S’arrêterait-on à examiner cet éloge de Fontainebleau, l’on s’étonnerait de l’assertion que : la matière est plus que l’artifice. Notre homme pense-t-il donc que les merveilleuses sculptures, de nous encore admirées, ne faisaient qu’abîmer le marbre et la pierre ? Voilà bien une idée de Limousin, voire de maçon ! L’intéressant, c’est lorsqu’il constate combien, d’année en année, le château se transformait. Mais resterons-nous dans le laps de temps limité entre 1583 et 1567, où l’ère des grandes constructions est close ? Au contraire, un visiteur, revenant après une courte absence, voyait surgir de terre, en 1519, les bâtiments de la Cour de la Fontaine, en 1527, ceux qui renouvelaient la Cour Ovale ; en 1529, 1530, 1531, 1535, 1539, le pavillon de Saint Louis était restauré, et l’on commençait la Galerie d’Ulysse ; la Basse Cour (que j’ai eu autre part l’étourderie de confondre avec la Cour du Donjon et qui est celle depuis appelée Cour du Cheval blanc), se fermait des quatre côtés, et le Pavillon des Armes, la Chapelle, le Cabinet des Peintures, les Étuves, le Pavillon des Poêles se reliaient en une magistrale façade ; la Salle de bal se dorait somptueusement ; d’autres ailes s’édifiaient. — Et n’est-on pas tenté de croire que les vers à la louange de Fontainebleau ne sont pas autre chose qu’une épigramme (dans le sens ancien) de facture antérieure, introduite au milieu de l’Epitre, à l’aide d’un raccord quelconque, et sans que l’on se soit donné la peine d’en mettre le texte à l’unisson du reste ?

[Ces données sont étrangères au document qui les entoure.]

File: config.mk
export PLATFORM = sky130hd
export DESIGN_NAME = isqrt_digit_unit
export DESIGN_NICKNAME = d
export VERILOG_FILES = /design/src/rtl/sqrt_pkg.sv /design/src/rtl/isqrt_step.sv /design/src/rtl/isqrt_digit_unit.sv
export SDC_FILE = /design/constraint.sdc
export NUM_CORES = 1
export LEC_CHECK = 0
export ABC_AREA = 1
export BUFFER_PORTS_ARGS = -buffer_cell sky130_fd_sc_hd__buf_2
export CAP_MARGIN = 20
export CORE_UTILIZATION = 55
export CTS_BUF_LIST = sky130_fd_sc_hd__clkbuf_4 sky130_fd_sc_hd__clkbuf_8 sky130_fd_sc_hd__clkbuf_16
export DETAILED_ROUTE_END_ITERATION = 12
export GPL_TIMING_DRIVEN = 0
export PLACE_DENSITY = 0.78
export SLEW_MARGIN = 10
export SYNTH_ARGS = -nofsm -noshare
export SYNTH_HDL_FRONTEND = slang
export SYNTH_SLANG_ARGS = --single-unit
File: constraint.sdc
create_clock -name clk -period 4.9 [get_ports clk]
set_input_delay 0.735 -clock clk [delete_from_list [all_inputs] [get_ports clk]]
set_output_delay 0.735 -clock clk [all_outputs]
set_load 0.05 [all_outputs]
File: src/rtl/sqrt_pkg.sv
// sqrt_pkg: handshake state encoding shared by the square-root responders.
package sqrt_pkg;
    typedef enum logic [1:0] {IDLE, RUN, DONE} sqrt_state_t;
endpackage

File: src/rtl/isqrt_step.sv
// isqrt_step: one combinational digit-by-digit square-root step, consuming one bit pair
// of the radicand and producing one root bit.
module isqrt_step #(
    parameter int WIDTH = 32
) (
    input  logic [WIDTH/2+1:0] rem_in,
    input  logic [WIDTH/2-1:0] root_in,
    input  logic [1:0]         pair_in,
    output logic [WIDTH/2+1:0] rem_out,
    output logic [WIDTH/2-1:0] root_out
);
    localparam int HW = WIDTH / 2;
    localparam int RW = HW + 2;
    logic [RW+1:0] cat;
    logic [RW+1:0] sub;
    logic          ge;
    // Compare instead of inspecting a borrow bit; the kept remainder always fits in RW bits.
    always_comb begin
        cat      = {rem_in, pair_in};
        sub      = {2'b00, root_in, 2'b01};
        ge       = cat >= sub;
        rem_out  = ge ? RW'(cat - sub) : RW'(cat);
        root_out = HW'({root_in, ge});
    end
endmodule

File: src/rtl/isqrt_digit_unit.sv
// isqrt_digit_unit: iterative floor(sqrt(x)) and remainder, one root bit per cycle,
// single request in flight over a start/done handshake.
module isqrt_digit_unit
    import sqrt_pkg::*;
#(
    parameter int WIDTH = 32
) (
    input  logic               clk,
    input  logic               rst,
    input  logic               start,
    input  logic [WIDTH-1:0]   x,
    output logic               busy,
    output logic               done,
    output logic [WIDTH-1:0]   root,
    output logic [WIDTH/2:0]   remainder
);
    localparam int HW    = WIDTH / 2;
    localparam int RW    = HW + 2;
    localparam int ITERS = WIDTH / 2;
    localparam int IW    = (ITERS > 1) ? $clog2(ITERS) : 1;

    sqrt_state_t       state_q, state_d;
    logic [IW-1:0]     iter_q, iter_d;
    logic [WIDTH-1:0]  x_sh_q, x_sh_d;
    logic [RW-1:0]     rem_acc_q, rem_acc_d;
    logic [HW-1:0]     root_acc_q, root_acc_d;
    logic [WIDTH-1:0]  root_q, root_d;
    logic [HW:0]       rem_q, rem_d;
    logic              busy_q, busy_d;
    logic              done_q, done_d;
    logic [RW-1:0]     step_rem;
    logic [HW-1:0]     step_root;
    logic              last;

    isqrt_step #(.WIDTH(WIDTH)) u_step (
        .rem_in  (rem_acc_q),
        .root_in (root_acc_q),
        .pair_in (x_sh_q[WIDTH-1:WIDTH-2]),
        .rem_out (step_rem),
        .root_out(step_root)
    );

    assign last = iter_q == IW'(ITERS - 1);

    always_comb begin
        state_d    = state_q;
        iter_d     = iter_q;
        x_sh_d     = x_sh_q;
        rem_acc_d  = rem_acc_q;
        root_acc_d = root_acc_q;
        root_d     = root_q;
        rem_d      = rem_q;
        busy_d     = busy_q;
        done_d     = 1'b0;
        case (state_q)
            IDLE: if (start) begin
                state_d    = RUN;
                x_sh_d     = x;
                rem_acc_d  = '0;
                root_acc_d = '0;
                iter_d     = '0;
                busy_d     = 1'b1;
            end
            RUN: begin
                x_sh_d     = {x_sh_q[WIDTH-3:0], 2'b00};
                rem_acc_d  = step_rem;
                root_acc_d = step_root;
                iter_d     = last ? '0 : iter_q + 1'b1;
                // Outputs are only touched on the final step so they never change mid-run.
                if (last) begin
                    state_d = DONE;
                    root_d  = {{(WIDTH-HW){1'b0}}, step_root};
                    rem_d   = (HW+1)'(step_rem);
                    done_d  = 1'b1;
                    busy_d  = 1'b0;
                end
            end
            default: state_d = IDLE;
        endcase
    end

    always_ff @(posedge clk or posedge rst) begin
        if (rst) begin
            state_q    <= IDLE;
            iter_q     <= '0;
            x_sh_q     <= '0;
            rem_acc_q  <= '0;
            root_acc_q <= '0;
            root_q     <= '0;
            rem_q      <= '0;
            busy_q     <= 1'b0;
            done_q     <= 1'b0;
        end else begin
            state_q    <= state_d;
            iter_q     <= iter_d;
            x_sh_q     <= x_sh_d;
            rem_acc_q  <= rem_acc_d;
            root_acc_q <= root_acc_d;
            root_q     <= root_d;
            rem_q      <= rem_d;
            busy_q     <= busy_d;
            done_q     <= done_d;
        end
    end

    assign busy      = busy_q;
    assign done      = done_q;
    assign root      = root_q;
    assign remainder = rem_q;
endmodule

==> metrics, run 1 <==
critical path type=flop to flop; # resized after CTS=0; Final Critical Period=2210 ps; Worst-Skew Late Latency=380 ps; crit path max fanout=10; # diodes=0; slowest CP cell=dfrtp_1; final core utilization=64.3%; Distinct cells, synth=35; Synth Register Bits=107; ys async rst share=100%; Initial Util=56.4%; vias per cell=5.24; Final Skew=13.1 ps; post-route ant nets=0; CP bufs+invs=3; largest net degree at the start of global routing=64; register area=2680 um^2; setup TNS=0 ps; worst min path class=primary input to async pin; nets=905; GPL Wtd Cong=0.921; initial antenna violation count=0; drt first pass iters=4; H-tree levels=3; initial DRC count=251; MaxCap Viol Count=0; terminus of the critical flop-to-flop path=rem_acc_q[13]; CTS Buffer Depth=2; area of the multi-input gates=2600 um^2; # setup viols final=0; layout cells sized above 1=15.7%; clk root buf=clkbuf_8; Die X-Extent=104 um; Critical Path Stages=14; IO buf count=69; Synth Instances=755; global-route wire length before repair=23.6 mm; Max Freq=0.452 GHz; Final Hold Viols=0; vias post-DR=5202; CTS Buf Count=9; Die Ht=104 um; clk sinks=107; Largest delay share family, worst path=simple AND/OR/NAND/NOR gates; Top FF cell, synth=dfrtp_1; Slew Viols, Final=0; worst-margin pin slew=769 ps; Ys Warns=0; gr ovfl total=0; full die area=10900 um^2; Crit. End Element=flop; wirelength, routed=14.2 mm; outcome=finished clean; crit path cell chain=inv_1 > ha_1 > nand2_1 > inv_1 > nand2_1 > nand2_1 > nand2_1 > nand2_1 > nor2_4 > buf_4 > nand3_1 > nand2_1 > nand2_1 > nand2_1; CP arrival=2530 ps; CP startpoint=root_acc_q[13]; io pins=86; layout filler cell count=941; Reg2Reg Depth=14; Rows=37; Global Route Usage Sum=27.8%; routed len/inst=14.3 um; Critical Path End=rem_acc_q[13]; DRC viols=0; Avg Inst Size Synth=7.65 um^2; Core ar.=10200 um^2; post-CTS setup buffer count=0; most frequent cells in the layout=nand2_1 (262), dfrtp_1 (107), buf_2 (76); Mapped Area=5770 um^2; commonest non-fill, non-tap cell in the layout=nand2_1; HPWL Detailed=10.6 mm; RSZ-0062 raised after global routing=false; Most common cell on crit path=nand2_1; Worst R2R Setup Slack=2690 ps; Worst Setup Start Kind=flop; Area growth syn-to-layout=14.0%; Clock transition at path regs=100 ps; vias in the first global route=5011; CTS tree=yes; number of synthesized flops with an enable pin=0; r2r startpoint=root_acc_q[13]; max incr delay on CP=380 ps; Tcrit/Tclk final=45.1%; register area share after synthesis=46.4%; WP data required=5220 ps; Hold-fix buffers, CTS=0; Max-slew headroom=48.7%
==> flip-flops by register name, indices dropped and copies added, names as in the netlist <==
register    cells
busy            1
done            1
x_sh_q         32
remainder      17
root           16
iter_q          4
root_acc_q     16
rem_acc_q      18
state_q         2
==> cell usage after synthesis, types with 2 or more instances <==
library cell / number / area share [%]
nand2_4: 2 / 0.39
buf_1: 8 / 0.52
ha_1: 19 / 4.1
clkbuf_1: 12 / 0.78
a21oi_1: 43 / 3.7
inv_1: 74 / 4.8
xnor2_1: 2 / 0.30
nand3b_1: 7 / 0.91
nand3_1: 37 / 3.2
nor2_4: 4 / 0.78
inv_2: 4 / 0.26
nand2_1: 262 / 17
buf_2: 7 / 0.61
nor3_1: 3 / 0.26
nand4_1: 2 / 0.22
nand2_2: 2 / 0.22
o21ai_1: 2 / 0.17
o21ai_0: 51 / 4.4
nor2_1: 49 / 3.2
o22ai_1: 19 / 2.1
dfrtp_1: 107 / 46
buf_4: 17 / 2.2
xor2_1: 7 / 1.1
buf_6: 2 / 0.39
o21ai_2: 3 / 0.46
==> metrics by stage <==
| step | std cells | hold WS [ps] | instance area, um^2 | setup slack, ps |
|---|---|---|---|---|
| 3_5_place_dp | 976 | 457 | 6370 | 2670 |
| 4_1_cts | 992 | 415 | 6580 | 2700 |
| 3_3_place_gp | 975 | 454 | 6340 | 313 |
| 5_1_grt | 992 | 447 | 6580 | 2470 |
| 6_report | 992 | 407 | 6580 | 2690 |
| 2_1_floorplan | 770 | 443 | 5830 | 1350 |
==> cell families (layout without fill, tap and decap cells) <==
logic type | after synthesis | in the layout | synth area share, %
compound gates | 120 | 120 | 11.1
other cells | 1 | 16 | 0.0650
xor+xnor | 9 | 9 | 1.37
fa+ha+maj | 19 | 19 | 4.12
buf+inv | 124 | 210 | 9.58
flops | 107 | 107 | 46.4
simple gates | 375 | 375 | 27.4
==> routing by layer <==
metal / vias up / global-route usage [%] / routed length (um)
li1: 2559 / - / -
met3: 26 / 5.01 / 731
met1: 2469 / 35.2 / 6230
met5: - / 0 / 0
met2: 148 / 47.3 / 6910
met4: 0 / 10.3 / 331
==> layout make-up <==
| cell class | count | share of cell area, % |
|---|---|---|
| Clock inverter | 5 | 0.950 |
| Inverter | 78 | 4.49 |
| Timing Repair Buffer | 70 | 5.66 |
| Clock buffer | 11 | 2.20 |
| Buffer | 46 | 3.95 |
| Sequential cell | 107 | 40.7 |
| Tap cell | 136 | 2.59 |
| Multi-Input combinational cell | 539 | 39.5 |
==> how the worst min path moves through the flow <==
stage / depth (start not counted) / from / slack (ps) / end
6_report: 2 / rst / 410 / x_sh_q[20]
5_1_grt: 2 / rst / 450 / x_sh_q[20]
4_1_cts: 2 / rst / 410 / x_sh_q[20]
3_5_place_dp: 2 / busy / 460 / busy
3_3_place_gp: 2 / busy / 450 / busy
2_1_floorplan: 2 / x_sh_q[0] / 440 / x_sh_q[0]
Power of run 1 is left out: the tool's default activity adds up to more than one toggle a clock period on the data nets, which glitch-free logic cannot reach.
==> run 2: changes to the inputs <==
ABC_AREA = 0   (was 1)
PLACE_DENSITY = 0.79   (was 0.78)
clock period = 2.2 ns   (was 4.9 ns; I/O delays follow)
==> run 2 against run 1 <==
The run now ends with negative setup slack left. Setup slack got worse by 2900 ps. Clock skew increased by 1.8 ps. Clock-buffer cell count decreased by 2. Worst hold slack got worse by 350 ps. Area after synthesis decreased by 2.6%. Fmax decreased by 8.6%. Critical path depth decreased by 4. Largest cell class is now multi-input gates. Sequential cell count unchanged. Critical path type unchanged. Register-to-register slack got worse by 2900 ps. Non-clock buffer count increased by 65. Synthesized cell count decreased by 20%. Highest routed layer unchanged. Global-route usage increased by 3.2 points.
==> metrics, run 2 <==
outcome=finished with violations; failing checks=negative setup slack; Synth Instances=601; MaxCap Viol Count=0; register area=2690 um^2; initial DRC count=259; Avg Inst Size Synth=9.35 um^2; post-route ant nets=0; H-tree levels=3; CP arrival=2660 ps; Core ar.=9820 um^2; GPL Wtd Cong=0.944; r2r startpoint=root_acc_q[5]; Tcrit/Tclk final=110%; CTS Buffer Depth=2; Slew Viols, Final=0; worst min path class=primary input to async pin; CTS tree=yes; Final Critical Period=2420 ps; Worst-Skew Late Latency=390 ps; clk sinks=107; Post-DP Area=6290 um^2; Final Skew=14.9 ps; Global Route Usage Sum=30.9%; vias post-DR=5128; Die Ht=103 um; post-route design area=7520 um^2; ys async rst share=100%; Area growth syn-to-layout=33.7%; Rows=36; Max Freq=0.413 GHz; Final Hold Viols=0; full die area=10600 um^2; CTS Buf Count=9; layout cells sized above 1=35.7%; Worst R2R Setup Slack=-220 ps; WP data required=2440 ps; worst setup margin=-219 ps; gr ovfl total=0; HPWL Detailed=10.3 mm; layout filler cell count=686; number of synthesized flops with an enable pin=0; clk root buf=clkbuf_8; wirelength, routed=15.9 mm; CP startpoint=root_acc_q[5]; Ys Warns=0; Reg2Reg Depth=10; # setup viols final=34; Die X-Extent=103 um; Top FF cell, synth=dfrtp_1; IO buf count=69; routed len/inst=17.7 um; initial antenna violation count=0; Clock transition at path regs=110 ps; top cell type's share of synthesized area=47.6%; vias in the first global route=4895; largest net degree at the start of global routing=42; terminus of the critical flop-to-flop path=rem_acc_q[3]; largest reg by FF count=x_sh_q; Initial Util=57.3%; RSZ-0062 raised after global routing=true; register area share after synthesis=47.6%; area of the multi-input gates=3180 um^2; top post-synthesis cells by count=nand2_1 (110), dfrtp_1 (107), o21ai_0 (90); drt first pass iters=4; global-route wire length before repair=24.6 mm; io pins=86; Synth Register Bits=107; area leader, netlist=dfrtp_1; vias per cell=5.74; top post-synthesis cells by area=dfrtp_1 (48%), o21ai_0 (8.0%), nand2_1 (7.3%); Distinct cells, synth=59; worst-margin pin slew=769 ps; Max-slew headroom=48.6%; final core utilization=76.6%; top-count cell post-synth=nand2_1; Mapped Area=5620 um^2; # diodes=0; DRC viols=0; nets=810; crit path max fanout=8; Largest register FFs=32; Crit. End Element=flop; most frequent cells in the layout=nand2_1 (106), dfrtp_1 (98), o21ai_0 (72); commonest non-fill, non-tap cell in the layout=nand2_1; Worst Setup Start Kind=flop; critical path type=flop to flop
## run 2: changes by cell type in the layout (fill, tap and decap cells not counted), sizes merged, moves of 8 or more
cell and change:
o21ai +47, o22ai -18, buf +51, nor2 -39, o31ai +8, inv -51
nand3 -27, mux2i +40, a21oi -29, nand2 -156, clkbuf +12
## run 2: final cells by class
| class | count | share of cell area (%) |
|---|---|---|
| Clock inverter | 7 | 0.749 |
| Timing Repair Buffer | 133 | 12.2 |
| Inverter | 24 | 1.25 |
| Clock buffer | 9 | 1.65 |
| Buffer | 48 | 3.91 |
| Multi-Input combinational cell | 433 | 42.3 |
| Sequential cell | 107 | 35.8 |
| Tap cell | 133 | 2.21 |
## run 2: stage by stage
| step | setup slack (ps) | cells | TNS [ps] | hold slack (ps) |
|---|---|---|---|---|
| after floorplan | -59.2 | 616 | -464 | 446 |
| after global placement | -500 | 818 | -14990 | 459 |
| after detailed placement | -487 | 820 | -12730 | 466 |
| after CTS | -188 | 876 | -3270 | 73.7 |
| after global routing | -264 | 894 | -6820 | 124 |
| final | -219 | 894 | -4650 | 56.6 |
## run 2: kinds of logic (layout without fill, tap and decap cells)
group / after synthesis / count (layout) / synth area share [%]
AO/OA/AOI/OAI: 180 / 180 / 19.5
XOR/XNOR: 10 / 10 / 1.56
adder cells (fa/ha/maj): 19 / 19 / 4.23
buffers and inverters: 76 / 221 / 6.54
flip-flops: 107 / 107 / 47.6
multiplexers: 41 / 41 / 7.39
other: 1 / 16 / 0.0667
AND/OR/NAND/NOR: 167 / 167 / 13.1
## run 2: how the worst max path moves through the flow
stage	to	cells after the start
final	rem_acc_q[3]	10
after floorplan	remainder[3]	11
after detailed placement	rem_acc_q[0]	10
after global placement	rem_acc_q[0]	10
after global routing	rem_acc_q[3]	10
after CTS	remainder[1]	10
## run 2: routing by layer
metal  part of all wire, %  global-route usage (%)
met5                     0                       0
met3                   5.8                    4.47
met2                    48                    53.1
met1                    42                    39.2
met4                   3.4                    12.9
## run 2: repair_timing
action | CTS | global route
gates cloned | 2 | 0
gates resized for setup | 104 | 50
hold buffers | 0 | 0
pin swaps | 32 | 25
setup buffers | 41 | 19
endpoints found under the setup margin | 39 | 57
## run 2: worst max-delay path, stage by stage (launching register included)
cell,delay (ps)
dfrtp_1,400
inv_2,70
ha_4,310
and3_4,200
and3_4,200
a21boi_4,240
o31a_1,180
buf_6,170
buf_12,160
mux2i_4,240
o21ai_1,90
Power of run 2 is left out for the same reason.
==> run 3: changes to the inputs <==
CELL_PAD_IN_SITES_DETAIL_PLACEMENT = 1   (was unset)
CELL_PAD_IN_SITES_GLOBAL_PLACEMENT = 2   (was unset)
CORE_UTILIZATION = 35   (was 55)
PLACE_DENSITY = 0.8   (was 0.79)
==> run 3 against run 2 <==
The run still ends with negative setup slack left. Global-route usage shrank 8.5 points. Critical endpoint is now remainder[3]. Clock skew shrank 3.0 ps. Cell count grew 7.0%.
==> metrics, run 3 (same netlist as run 2, synthesis figures left out) <==
Largest delay share family, worst path=compound AO/OA/AOI/OAI gates; slowest CP cell=dfrtp_1; Die X-Extent=129 um; worst min path class=primary input to flop; routed len/inst=18.6 um; RSZ-0062 raised after global routing=true; CTS Buf Count=9; Tcrit/Tclk final=112%; non-filler cells, final=957; # diodes=0; Largest register FFs=32; outcome=finished with violations; Die Ht=129 um; clk sinks=107; Worst-Skew Late Latency=360 ps; max incr delay on CP=410 ps; initial antenna violation count=0; HPWL Detailed=12.3 mm; Max Freq=0.405 GHz; H-tree levels=3; Global Route Usage Sum=22.4%; crit path cell chain=inv_2 > ha_4 > and3_4 > and3_4 > a21boi_4 > o31a_1 > buf_6 > buf_12 > mux2i_4 > o21ai_1; layout filler cell count=1789; clk root buf=clkbuf_16; register area=2690 um^2; commonest non-fill, non-tap cell in the layout=nand2_1; crit path max fanout=5; most frequent cells in the layout=nand2_1 (107), dfrtp_1 (100), o21ai_0 (72); CP arrival=2700 ps; failing checks=negative setup slack; CP bufs+invs=3; gr ovfl total=0; Most common cell on crit path=and3_4; io pins=86; worst-margin pin slew=792 ps; largest net degree at the start of global routing=39; # setup viols final=37; Area growth syn-to-layout=35.3%; pre-CTS setup slack=-569 ps; Final Hold Viols=0; WP data required=2430 ps; critical path type=flop to flop; vias in the first global route=5317; MaxCap Viol Count=0; drt first pass iters=4; Clock transition at path regs=80 ps; Core ar.=15400 um^2; full die area=16600 um^2; DRC viols=0; IO buf count=69; worst setup margin=-269 ps; Final Critical Period=2470 ps; initial DRC count=221; CTS Buffer Depth=2; wirelength, routed=17.8 mm; CTS tree=yes; vias per cell=5.22; Post-DP Area=6410 um^2; layout cells sized above 1=33.6%; Rows=45; post-route design area=7600 um^2; Slew Viols, Final=0; nets=795; Initial Util=36.4%; Final Skew=11.9 ps; global-route wire length before repair=28.2 mm; Max-slew headroom=47.2%; GPL Wtd Cong=0.877; area of the multi-input gates=3180 um^2; Post-Place Cells=899; vias post-DR=4992; post-route ant nets=0; largest reg by FF count=x_sh_q; Crit. End Element=flop; Worst Setup Start Kind=flop
## run 3: changes by cell type in the layout (fill, tap and decap cells not counted), moves of 3 or more
cell | before | now
clkbuf_16 | 0 | 9
inv_2 | 14 | 10
inv_1 | 9 | 12
clkbuf_8 | 10 | 1
buf_4 | 67 | 54
## run 3: path summary, 6_finish.rpt
| path | depth (start not counted) | slack (ps) | from | to |
|---|---|---|---|---|
| max in group asynchronous | 5 | 1030 | rst | rem_acc_q[12] |
| setup reg to reg | 10 | -270 | root_acc_q[7] | remainder[3] |
| hold / removal | 3 | 260 | x[8] | x_sh_q[8] |
| min in group asynchronous | 3 | 460 | rst | root_acc_q[3] |
| setup / recovery | 10 | -270 | root_acc_q[7] | remainder[3] |
| hold reg to reg | 2 | 470 | root[15] | root[15] |
## run 3: layer usage
metal	part of all wire (%)	GRT usage (%)	vias up	routed length, um
met3	4.4	3.53	29	783
met2	50	38.4	113	8820
met1	44	28.2	2495	7770
li1	-	-	2355	-
met5	0	0	-	0
met4	2.2	9.27	0	390
## run 3: area by class of cell
class / count / area share (%)
well taps: 211 / 3.47
multi-input cells: 433 / 41.8
clock buffers: 9 / 2.96
plain buffers: 47 / 3.83
inverters: 24 / 1.28
flip-flops and latches: 107 / 35.3
repair buffers: 119 / 10.7
clock inverters: 7 / 0.642
## run 3: metrics by stage
| stage | util (%) | hold slack [ps] | TNS (ps) |
|---|---|---|---|
| floorplan | - | 446 | -464 |
| detailed placement | 41.5 | 298 | -16370 |
| global route | 49.3 | 266 | -9150 |
| global placement | 41.1 | 456 | -33810 |
| CTS | 47.3 | 245 | -6170 |
| finish | 49.3 | 256 | -6470 |
## run 3: worst reg2reg max path, stage by stage, from the launching register on
cell	delay, ps
dfrtp_1	410
inv_2	80
ha_4	290
and3_4	190
and3_4	210
a21boi_4	220
o31a_1	240
buf_6	200
buf_12	170
mux2i_4	260
o21ai_1	80
## run 3: repair_timing
item,CTS,global route
endpoints found under the setup margin,52,57
hold endpoints to repair,8,0
pin swaps,22,18
gates cloned,2,1
buffers inserted,26,17
gates resized for setup,93,55
hold buffers,1,0
Power of run 3 is left out for the same reason.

Aussitôt après, l’auteur reprend sa verbocination, pour blasphémer dans la langue des cuistres :


Or (pour redir au premier proposite)
Il n’est deceut que tu te disposite,
Tant que l’hiberné aura son curse intègre,
De relinquer l’opime pour le maigre.
Puisque bien stas (grâce au souverain Jove)
Nous t’exhortons que de là ne te move,
Si tu ne veulx veoir tes aures vitales
Bientost voiler aux Parques, et Fatales :
Cir cest air est inimice et mortel
D’un jouvenceau délicat et tenel…


(Or pour en revenir à mon premier dessein, il n’est pas à propos que tu te disposes, tant que l’hiver aura son cours entier, à quitter le gras pour le maigre. Puisque bien tu te trouves, grâce au souverain Jupiter, nous t’exhortons à ne point bouger de là, si tu ne veux voir ton souffle vital bientôt s’envoler chez les Parques fatales. Car cet air-ci est ennemi mortel d’un jouvenceau délicat et tendre.)


La peinture est peu attirante. Elle est en flagrante discordance avec la description plus enthousiaste et plus juste qui précède. Car quelle apparence d’un Château unique que l’on serait allé mettre dans un séjour à ce point malsain, fût-ce à la mauvaise saison. La diatribe se termine par un raisonnement qui sent quelque peu. Dieu me pardonne ! sa garnison.


Conclusion, tout aise nous recule.
Et si n’estoit quelque proximité,
Que nous avons en la grande cité,
Où nous pouvons aller aliques vices.
Pour incumber aux jucunds sacrifices
De Genius, le grand dieu de nature :
Et de Venus (qui est sa nourriture)
De rester vifz nous seroit impossible
Un hebdomade… ou bien sain, et habile
Seroit celuy qui poorroit eschapper
Que febvre à coup ne le vint atrapper.

Voy par cela quelle est la différence
Du tien séjour en mondaine plaisance,
Et de la vie amere et cruciee
Que nous menons…


Voici encore ou la traduction n’est guère utile. Quelques termes au plus inquiéteraient un homme de qui les humanités seraient bien lointaines ; ainsi : alignes vices, pour : quelquefois. L’inexpert pasticheur ne dit même plus, comme au premier vers ici cité, la vite, mais la vie amève et cruciée. Il fait rimer habile avec impossible, licence dont Rabelais, quand il s’en mêla, ne s’est jamais permis l’équivalent. Ce n’est qu’un piètre écrivain, sans autorité. Cette découverte nous consolera très amplement du mauvais propos qu’il a tenté de tenir, en définitive, sur Fontainebleau.


Même le couplet du palais délectable n’est pas du bon argent. Et nous ne voulons que de l’or.